> **WHAT THE TASK ASKS**:
In the records below, find the line with "parameter int NW" and the line with "cnt <= '0; busy"; return exactly those lines and every line between them.
┄┄┄┄┄┄┄┄┄┄
<file path="src/rtl/pfe_pkg.sv">
// Shared types for the pilot phase drift estimator.
package pfe_pkg;
    // Reduction sequencer states.
    typedef enum logic [1:0] {
        ST_IDLE,
        ST_LOAD,
        ST_RUN,
        ST_DONE
    } pfe_state_e;

    // Number of zones tracked (interleaved and adjacent permutation).
    localparam int ZONES = 2;
endpackage

</file>
<file path="src/rtl/pfe_pilot_diff.sv">
// Per-slot phase memory and time differencing.
// Assumes pil_valid and frame_end never coincide. The output is registered
// one cycle after the pilot.
module pfe_pilot_diff #(
    parameter int PW     = 12,
    parameter int SLW    = 5,
    parameter int SYW    = 8,
    parameter int P_PUSC = 2,
    parameter int P_AMC  = 6
) (
    input  logic                 clk,
    input  logic                 rst_n,
    input  logic                 frame_end,
    input  logic                 pil_valid,
    input  logic [SLW-1:0]       pil_slot,
    input  logic [PW-1:0]        pil_phase,
    input  logic                 pil_upper,
    input  logic [SYW-1:0]       pil_sym,
    input  logic                 pil_amc,
    output logic                 d_valid,
    output logic signed [PW-1:0] d_val,
    output logic                 d_upper,
    output logic                 d_amc
);
    localparam int NSLOT = 1 << SLW;

    logic [PW-1:0]    ph_mem  [NSLOT];
    logic [SYW-1:0]   sym_mem [NSLOT];
    logic [NSLOT-1:0] amc_mem;
    logic [NSLOT-1:0] vld_mem;
    logic [SYW-1:0]   gap;
    logic [SYW-1:0]   want;
    logic             hit;

    // Decide whether this pilot pairs with the stored one.
    always_comb begin
        gap  = pil_sym - sym_mem[pil_slot];
        want = pil_amc ? SYW'(P_AMC) : SYW'(P_PUSC);
        hit  = vld_mem[pil_slot] && (amc_mem[pil_slot] == pil_amc) && (gap == want);
    end

    // Store the latest phase, symbol and zone of each slot.
    always_ff @(posedge clk) begin
        if (pil_valid) begin
            ph_mem[pil_slot]  <= pil_phase;
            sym_mem[pil_slot] <= pil_sym;
            amc_mem[pil_slot] <= pil_amc;
        end
    end

    // Slot validity and the registered differential output.
    always_ff @(posedge clk) begin
        if (!rst_n) begin
            vld_mem <= '0;
            d_valid <= 1'b0;
            d_val   <= '0;
            d_upper <= 1'b0;
            d_amc   <= 1'b0;
        end else begin
            d_valid <= 1'b0;
            if (frame_end) begin
                vld_mem <= '0;
            end else if (pil_valid) begin
                vld_mem[pil_slot] <= 1'b1;
                d_valid <= hit;
                d_val   <= pil_phase - ph_mem[pil_slot];
                d_upper <= pil_upper;
                d_amc   <= pil_amc;
            end
        end
    end
endmodule

</file>
<file path="src/rtl/pfe_half_accum.sv">
// Per-zone, per-half sums and counts of differential phases.
// frame_end copies the running totals to the snapshot and clears them.
// Assumes at most 2^CW-1 differentials per half per frame.
module pfe_half_accum #(
    parameter int PW = 12,
    parameter int CW = 7,
    parameter int ZN = 2,
    localparam int AW = PW + CW
) (
    input  logic                 clk,
    input  logic                 rst_n,
    input  logic                 frame_end,
    input  logic                 d_valid,
    input  logic signed [PW-1:0] d_val,
    input  logic                 d_upper,
    input  logic                 d_amc,
    output logic signed [AW-1:0] lo_sum [ZN],
    output logic signed [AW-1:0] hi_sum [ZN],
    output logic [CW-1:0]        lo_cnt [ZN],
    output logic [CW-1:0]        hi_cnt [ZN]
);
    for (genvar z = 0; z < ZN; z++) begin : g_zone
        logic signed [AW-1:0] run_lo, run_hi;
        logic [CW-1:0]        run_nlo, run_nhi;
        logic                 mine;

        assign mine = d_valid && (d_amc == 1'(z));

        // Accumulate this zone's pilots and snapshot at frame close.
        always_ff @(posedge clk) begin
            if (!rst_n) begin
                run_lo <= '0; run_hi <= '0; run_nlo <= '0; run_nhi <= '0;
                lo_sum[z] <= '0; hi_sum[z] <= '0; lo_cnt[z] <= '0; hi_cnt[z] <= '0;
            end else if (frame_end) begin
                lo_sum[z] <= run_lo; hi_sum[z] <= run_hi;
                lo_cnt[z] <= run_nlo; hi_cnt[z] <= run_nhi;
                run_lo <= '0; run_hi <= '0; run_nlo <= '0; run_nhi <= '0;
            end else if (mine && d_upper) begin
                run_hi  <= run_hi + d_val;
                run_nhi <= run_nhi + CW'(1);
            end else if (mine) begin
                run_lo  <= run_lo + d_val;
                run_nlo <= run_nlo + CW'(1);
            end
        end
    end
endmodule

</file>
<file path="src/rtl/pfe_divider.sv">
// Unsigned restoring divider, one quotient bit per cycle.
// done pulses NW+1 cycles after start. A zero divisor gives all ones.
module pfe_divider #(
    parameter int NW = 20,
    parameter int DW = 8
) (
    input  logic          clk,
    input  logic          rst_n,
    input  logic          start,
    input  logic [NW-1:0] dividend,
    input  logic [DW-1:0] divisor,
    output logic          done,
    output logic [NW-1:0] quot
);
    localparam int CNTW = $clog2(NW + 1);

    logic [NW-1:0]   dvd;
    logic [DW-1:0]   dvs;
    logic [DW-1:0]   rem;
    logic [CNTW-1:0] cnt;
    logic            busy;
    logic [DW:0]     trial;
    logic            fits;

    // Bring down the next dividend bit and test it against the divisor.
    always_comb begin
        trial = {rem, dvd[NW-1]};
        fits  = trial >= {1'b0, dvs};
    end

    // Iterate through the shift-subtract steps.
    always_ff @(posedge clk) begin
        if (!rst_n) begin
            dvd <= '0; dvs <= '0; rem <= '0; quot <= '0;
            cnt <= '0; busy <= 1'b0; done <= 1'b0;
        end else begin
            done <= 1'b0;
            if (start) begin
                dvd  <= dividend;
                dvs  <= divisor;
                rem  <= '0;
                quot <= '0;
                cnt  <= CNTW'(NW);
                busy <= 1'b1;
            end else if (busy) begin
                rem  <= fits ? DW'(trial - {1'b0, dvs}) : trial[DW-1:0];
                quot <= {quot[NW-2:0], fits};
                dvd  <= dvd << 1;
                cnt  <= cnt - CNTW'(1);
                if (cnt == CNTW'(1)) begin
                    busy <= 1'b0;
                    done <= 1'b1;
                end
            end
        end
    end
endmodule

</file>
<file path="src/rtl/pfe_smoother.sv">
// Moving average over the last 2^LOG2 pushed values (floor). It reads zero
// until the window has been filled once.
module pfe_smoother #(
    parameter int W    = 12,
    parameter int LOG2 = 2
) (
    input  logic                clk,
    input  logic                rst_n,
    input  logic                push,
    input  logic signed [W-1:0] din,
    output logic signed [W-1:0] avg,
    output logic                full
);
    localparam int N = 1 << LOG2;

    logic signed [W-1:0]      hist [N];
    logic [LOG2:0]            fill;
    logic signed [W+LOG2-1:0] sum;

    // Shift the history and count entries up to the window size.
    always_ff @(posedge clk) begin
        if (!rst_n) begin
            for (int i = 0; i < N; i++) hist[i] <= '0;
            fill <= '0;
        end else if (push) begin
            hist[0] <= din;
            for (int i = 1; i < N; i++) hist[i] <= hist[i-1];
            if (fill != (LOG2+1)'(N)) fill <= fill + (LOG2+1)'(1);
        end
    end

    // Sum the window and scale it by the window size.
    always_comb begin
        sum = '0;
        for (int i = 0; i < N; i++) sum = sum + hist[i];
        full = (fill == (LOG2+1)'(N));
        avg  = full ? sum[W+LOG2-1:LOG2] : '0;
    end
endmodule

</file>
<file path="src/rtl/pilot_fo_estimator.sv">
// Top level: differences pilot phases per slot, accumulates them per zone
// and band half, then at frame close runs four divisions on one shared
// divider (intercept and slope for each zone), combines the zones and
// smooths the result. Assumes frame_end comes at least 3 cycles after the
// last pilot and not while a reduction is still running.
module pilot_fo_estimator #(
    parameter int PW       = 12,
    parameter int NSLOT    = 32,
    parameter int SYW      = 8,
    parameter int MAXP     = 64,
    parameter int P_PUSC   = 2,
    parameter int P_AMC    = 6,
    parameter int AVG_LOG2 = 2
) (
    input  logic                     clk,
    input  logic                     rst_n,
    input  logic                     pil_valid,
    input  logic [$clog2(NSLOT)-1:0] pil_slot,
    input  logic [PW-1:0]            pil_phase,
    input  logic                     pil_upper,
    input  logic [SYW-1:0]           pil_sym,
    input  logic                     pil_amc,
    input  logic                     frame_end,
    output logic                     est_strobe,
    output logic                     est_fresh,
    output logic                     half_mismatch,
    output logic signed [PW-1:0]     frame_int,
    output logic signed [PW:0]       frame_slope,
    output logic signed [PW-1:0]     avg_int,
    output logic signed [PW:0]       avg_slope,
    output logic                     avg_valid
);
    import pfe_pkg::*;

    localparam int SLW = $clog2(NSLOT);
    localparam int CW  = $clog2(MAXP + 1);
    localparam int AW  = PW + CW;
    localparam int SW  = AW + 1;
    localparam int DW  = CW + 1;

    logic                 d_valid, d_upper, d_amc;
    logic signed [PW-1:0] d_val;
    logic signed [AW-1:0] lo_sum [ZONES];
    logic signed [AW-1:0] hi_sum [ZONES];
    logic [CW-1:0]        lo_cnt [ZONES];
    logic [CW-1:0]        hi_cnt [ZONES];

    pfe_state_e           state;
    logic [1:0]           job;
    logic                 neg_q;
    logic signed [SW-1:0] q_res [4];
    logic                 div_done;
    logic [SW-1:0]        div_quot;

    logic                 zsel, kind;
    logic signed [SW-1:0] lo_x, hi_x, num;
    logic [SW-1:0]        num_mag;
    logic [DW-1:0]        dvs;
    logic [ZONES-1:0]     usable;
    logic                 mism;
    logic signed [SW:0]   both_i, both_s, pick_i, pick_s;
    logic                 push;

    pfe_pilot_diff #(.PW(PW), .SLW(SLW), .SYW(SYW), .P_PUSC(P_PUSC), .P_AMC(P_AMC)) u_diff (
        .clk(clk), .rst_n(rst_n), .frame_end(frame_end), .pil_valid(pil_valid),
        .pil_slot(pil_slot), .pil_phase(pil_phase), .pil_upper(pil_upper),
        .pil_sym(pil_sym), .pil_amc(pil_amc), .d_valid(d_valid), .d_val(d_val),
        .d_upper(d_upper), .d_amc(d_amc)
    );

    pfe_half_accum #(.PW(PW), .CW(CW), .ZN(ZONES)) u_acc (
        .clk(clk), .rst_n(rst_n), .frame_end(frame_end), .d_valid(d_valid),
        .d_val(d_val), .d_upper(d_upper), .d_amc(d_amc),
        .lo_sum(lo_sum), .hi_sum(hi_sum), .lo_cnt(lo_cnt), .hi_cnt(hi_cnt)
    );

    // Operands of the current job: job = {zone, 0 intercept / 1 slope}.
    always_comb begin
        zsel    = job[1];
        kind    = job[0];
        lo_x    = lo_sum[zsel];
        hi_x    = hi_sum[zsel];
        num     = kind ? (hi_x - lo_x) : (hi_x + lo_x);
        num_mag = num[SW-1] ? SW'(-num) : SW'(num);
        dvs     = kind ? {1'b0, lo_cnt[zsel]} : {lo_cnt[zsel], 1'b0};
    end

    pfe_divider #(.NW(SW), .DW(DW)) u_div (
        .clk(clk), .rst_n(rst_n), .start(state == ST_LOAD), .dividend(num_mag),
        .divisor(dvs), .done(div_done), .quot(div_quot)
    );

    // Zone usability and the combination of the zone results.
    always_comb begin
        for (int z = 0; z < ZONES; z++)
            usable[z] = (lo_cnt[z] == hi_cnt[z]) && (lo_cnt[z] != '0);
        mism   = (lo_cnt[0] != hi_cnt[0]) || (lo_cnt[1] != hi_cnt[1]);
        both_i = q_res[0] + q_res[2];
        both_s = q_res[1] + q_res[3];
        if (usable[0] && usable[1]) begin
            pick_i = both_i >>> 1;
            pick_s = both_s >>> 1;
        end else if (usable[0]) begin
            pick_i = q_res[0];
            pick_s = q_res[1];
        end else begin
            pick_i = q_res[2];
            pick_s = q_res[3];
        end
        push = (state == ST_DONE) && (usable != '0);
    end

    // Sequence the four divisions and post the frame result.
    always_ff @(posedge clk) begin
        if (!rst_n) begin
            state <= ST_IDLE; job <= '0; neg_q <= 1'b0;
            for (int j = 0; j < 4; j++) q_res[j] <= '0;
            est_strobe <= 1'b0; est_fresh <= 1'b0; half_mismatch <= 1'b0;
            frame_int <= '0; frame_slope <= '0;
        end else begin
            est_strobe <= 1'b0;
            est_fresh  <= 1'b0;
            case (state)
                ST_IDLE: if (frame_end) begin
                    state <= ST_LOAD;
                    job   <= '0;
                end
                ST_LOAD: begin
                    neg_q <= num[SW-1];
                    state <= ST_RUN;
                end
                ST_RUN: if (div_done) begin
                    q_res[job] <= neg_q ? SW'(-div_quot) : SW'(div_quot);
                    if (job == 2'd3) state <= ST_DONE;
                    else begin
                        job   <= job + 2'd1;
                        state <= ST_LOAD;
                    end
                end
                default: begin
                    est_strobe    <= 1'b1;
                    est_fresh     <= push;
                    half_mismatch <= mism;
                    if (push) begin
                        frame_int   <= PW'(pick_i);
                        frame_slope <= (PW+1)'(pick_s);
                    end
                    state <= ST_IDLE;
                end
            endcase
        end
    end

    pfe_smoother #(.W(PW), .LOG2(AVG_LOG2)) u_sm_int (
        .clk(clk), .rst_n(rst_n), .push(push), .din(PW'(pick_i)),
        .avg(avg_int), .full(avg_valid)
    );

    pfe_smoother #(.W(PW+1), .LOG2(AVG_LOG2)) u_sm_slope (
        .clk(clk), .rst_n(rst_n), .push(push), .din((PW+1)'(pick_s)),
        .avg(avg_slope), .full()
    );
endmodule

</file>
<file path="config.mk">
export PLATFORM = sky130hd
export DESIGN_NAME = pilot_fo_estimator
export DESIGN_NICKNAME = d
export VERILOG_FILES = /design/src/rtl/pfe_pkg.sv /design/src/rtl/pfe_pilot_diff.sv /design/src/rtl/pfe_half_accum.sv /design/src/rtl/pfe_divider.sv /design/src/rtl/pfe_smoother.sv /design/src/rtl/pilot_fo_estimator.sv
export SDC_FILE = /design/constraint.sdc
export NUM_CORES = 2
export LEC_CHECK = 0
export BUFFER_PORTS_ARGS = -buffer_cell sky130_fd_sc_hd__buf_2
export CAP_MARGIN = 20
export CORE_UTILIZATION = 47
export CTS_CLUSTER_DIAMETER = 80
export DETAILED_ROUTE_END_ITERATION = 7
export MAX_ROUTING_LAYER = met4
export SLEW_MARGIN = 5
export SYNTH_ARGS = -nofsm -noshare
export SYNTH_HDL_FRONTEND = slang
export SYNTH_HIERARCHICAL = 1
export SYNTH_SLANG_ARGS = --single-unit
</file>
<file path="constraint.sdc">
create_clock -name clk -period 14.2 [get_ports clk]
set_input_delay 1.42 -clock clk [delete_from_list [all_inputs] [get_ports clk]]
set_output_delay 1.42 -clock clk [all_outputs]
set_load 0.02 [all_outputs]
</file>
==> impl_metrics.ini <==
[worst_setup_path]
cp.arrival_ps = 6550
start_kind = input port
cp_max_fo = 78
end_kind = flop
crit_path_top_delay_cell = buf_4
cp.required_ps = 14890
criticalPathCategory = in -> reg
path_cells = buf_8 > buf_4 > buf_4 > mux4_2 > a22o_1 > a221oi_1 > and3_1 > ha_1 > xnor2_1 > xnor2_1 > nor4b_1 > nand2_1 > or4_1 > nor4b_2
slowest_delay_ps = 670

[global_routing]
grt_pass1_wl_mm = 210
track_usage = 0.234
globalRoute.totalOverflow = 0
grt_pass1_vias = 34400
grt_max_degree = 95
antenna_found_initial = 5

[placement]
port_buffers = 84
dp_hpwl_mm = 86.1
dp_cells = 5986
routabilityCongestion = 0.840

[routing]
wl_per_cell_um = 22.3
wirelength_mm = 138
postRouteAntennaNets = 0
num_vias = 35500
drt_pre_antenna_iters = 5
dr.first_iter.drc_count = 3048
post_drt_via_cell_ratio = 5.71
drc_errors = 0

[synthesis]
syn_nets = 4726
syn_inst = 4457
synth.yosys.warnings = 6
netlist_area_um2 = 56500
syn_avg_cell_area_um2 = 12.7

[timing]
finalSetupTns_ps = 0
relSlewSlack = 0.201
rsz0062_at_grt = no
slew_violations = 0
worst_pin_slew_ps = 1200
finalHoldViolations = 0
min_period_ps = 5860
finalSetupViolCount = 0
fmax_ghz = 0.171
period_share = 0.413
finalClockSkew_ps = 81.1

[power]
seqPwrFrac = 0.486
powerDensity_nw_per_um2 = 122
p_comb_frac = 0.084
ir_worst_vdd_mv = 0.116
p_sw_mw = 1.81
clockPowerShare = 0.430
power.leakage_nw = 23.0
p_int_mw = 5.91
swShare = 0.235

[floorplanning]
start_util = 0.477
die_w_um = 349
ios = 85
design.die.area_um2 = 122000
row_count = 126
core_region_area_um2 = 119000
die_y_um = 349

[clocking]
root_buffer = clkbuf_16
cts_max_level = 3
cts_tree = built
clockBufferDepth = 3
cts_sinks = 1177
cts.clk_slew.worst_paths_ps = 60
hold_buffers = 0
cts_resized = 0
postCtsSetupBuffers = 0
clk_latency_ps = 770
numCtsBuffers = 121

[finish]
drive_above_1_share = 0.143
fin_util = 0.533
syn_to_final_growth_pct = 11.7
num-fill-cells = 9970
register_area_um2 = 31800
nets = 4779
multi_input_area_um2 = 23200
final_cells = 6218

[run_status]
status = completed

[run]
cap_viol_max_count = 0

[worst_hold_path]
hold_path.class = reg -> reg
[layout make-up]
cell class | count | area share
Clock inverter | 73 | 0.0148
Inverter | 225 | 0.0134
Sequential cell | 1177 | 0.504
Clock buffer | 156 | 0.0526
Tap cell | 1600 | 0.0317
Multi-Input combinational cell | 2832 | 0.367
Timing Repair Buffer | 153 | 0.0160
Antenna cell | 2 | 0.0000793
[cell usage in the layout, fill, tap and decap left out, types with 30 or more instances in the layout]
| cell | count |
|---|---|
| and2_1 | 33 |
| nor2_4 | 32 |
| inv_1 | 221 |
| clkbuf_16 | 121 |
| nand2_1 | 274 |
| nor3_1 | 60 |
| a21o_1 | 47 |
| a21oi_1 | 203 |
| buf_2 | 80 |
| xor2_1 | 81 |
| o21a_1 | 70 |
| nand2b_1 | 39 |
| fa_1 | 61 |
| a211oi_1 | 36 |
| mux2i_1 | 190 |
| clkinv_2 | 30 |
| edfxtp_1 | 826 |
| and3_1 | 138 |
| nand3_1 | 76 |
| buf_4 | 66 |
| nor2_1 | 226 |
| nor2b_1 | 150 |
| mux4_2 | 174 |
| o21ai_0 | 149 |
| ha_1 | 177 |
| a22oi_1 | 59 |
| dfxtp_1 | 348 |
| xnor2_1 | 104 |
[stage by stage]
| step | hold WS [ps] | power, mW | setup WS [ps] | area, um^2 |
|---|---|---|---|---|
| 2_1_floorplan | 435 | 4.29 | 8590 | 56500 |
| 3_3_place_gp | 442 | 4.47 | 7510 | 58800 |
| 3_5_place_dp | 445 | 4.48 | 7450 | 58900 |
| 4_1_cts | 453 | 7.79 | 8230 | 63100 |
| 5_1_grt | 475 | 7.99 | 7950 | 63100 |
| 6_report | 452 | 7.72 | 8340 | 63100 |
[power groups by stage]
stage	combinational [mW]	clock, mW	sequential (mW)
floorplan	0.484	0	3.81
global placement	0.646	0	3.82
detailed placement	0.652	0	3.82
CTS	0.656	3.39	3.75
global route	0.724	3.51	3.75
finish	0.652	3.32	3.75
[final timing paths]
kind                      from        endpoint  slack, ps  cells past startpoint
hold reg to reg   frame_int[6]    frame_int[6]        450                      2
setup reg to reg        job[1]    u_div/dvd[1]       8780                     17
hold / removal    frame_int[6]    frame_int[6]        450                      2
setup / recovery   pil_slot[0]  u_diff/d_valid       8340                     14
[per-layer routing]
layer / up-vias / GRT usage / wire [um]
met5: - / - / 0
met4: 0 / 0.0608 / 3490
met3: 205 / 0.0330 / 7860
met2: 928 / 0.376 / 65700
met1: 17600 / 0.312 / 61400
li1: 16700 / - / -
[flip-flops by register name (all words and copies together) (netlist names), 20 cells and up]
register and count:
u_sm_slope/hist 52, u_acc/hi_sum 38, u_diff/vld_mem 32, q_res 54, u_div/dvd 20, u_diff/sym_mem 256, u_diff/ph_mem 384, u_sm_int/hist 48
u_acc/g_zone.run_hi 38, u_diff/amc_mem 32, u_acc/lo_sum 38, u_acc/g_zone.run_lo 38
[critical path, delay by kind of cell]
family	cells	cell delay [ps]
AO/OA/AOI/OAI	2	520
XOR/XNOR	2	300
adder cells (fa/ha/maj)	1	270
buffers and inverters	3	1920
multiplexers	1	580
AND/OR/NAND/NOR	5	1410
No activity file was read; power rests on OpenSTA's default activity.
┄┄┄┄┄┄┄┄┄┄
> **FINISHED EXERCISE**:
    parameter int NW = 20,
    parameter int DW = 8
) (
    input  logic          clk,
    input  logic          rst_n,
    input  logic          start,
    input  logic [NW-1:0] dividend,
    input  logic [DW-1:0] divisor,
    output logic          done,
    output logic [NW-1:0] quot
);
    localparam int CNTW = $clog2(NW + 1);

    logic [NW-1:0]   dvd;
    logic [DW-1:0]   dvs;
    logic [DW-1:0]   rem;
    logic [CNTW-1:0] cnt;
    logic            busy;
    logic [DW:0]     trial;
    logic            fits;

    // Bring down the next dividend bit and test it against the divisor.
    always_comb begin
        trial = {rem, dvd[NW-1]};
        fits  = trial >= {1'b0, dvs};
    end

    // Iterate through the shift-subtract steps.
    always_ff @(posedge clk) begin
        if (!rst_n) begin
            dvd <= '0; dvs <= '0; rem <= '0; quot <= '0;
            cnt <= '0; busy <= 1'b0; done <= 1'b0;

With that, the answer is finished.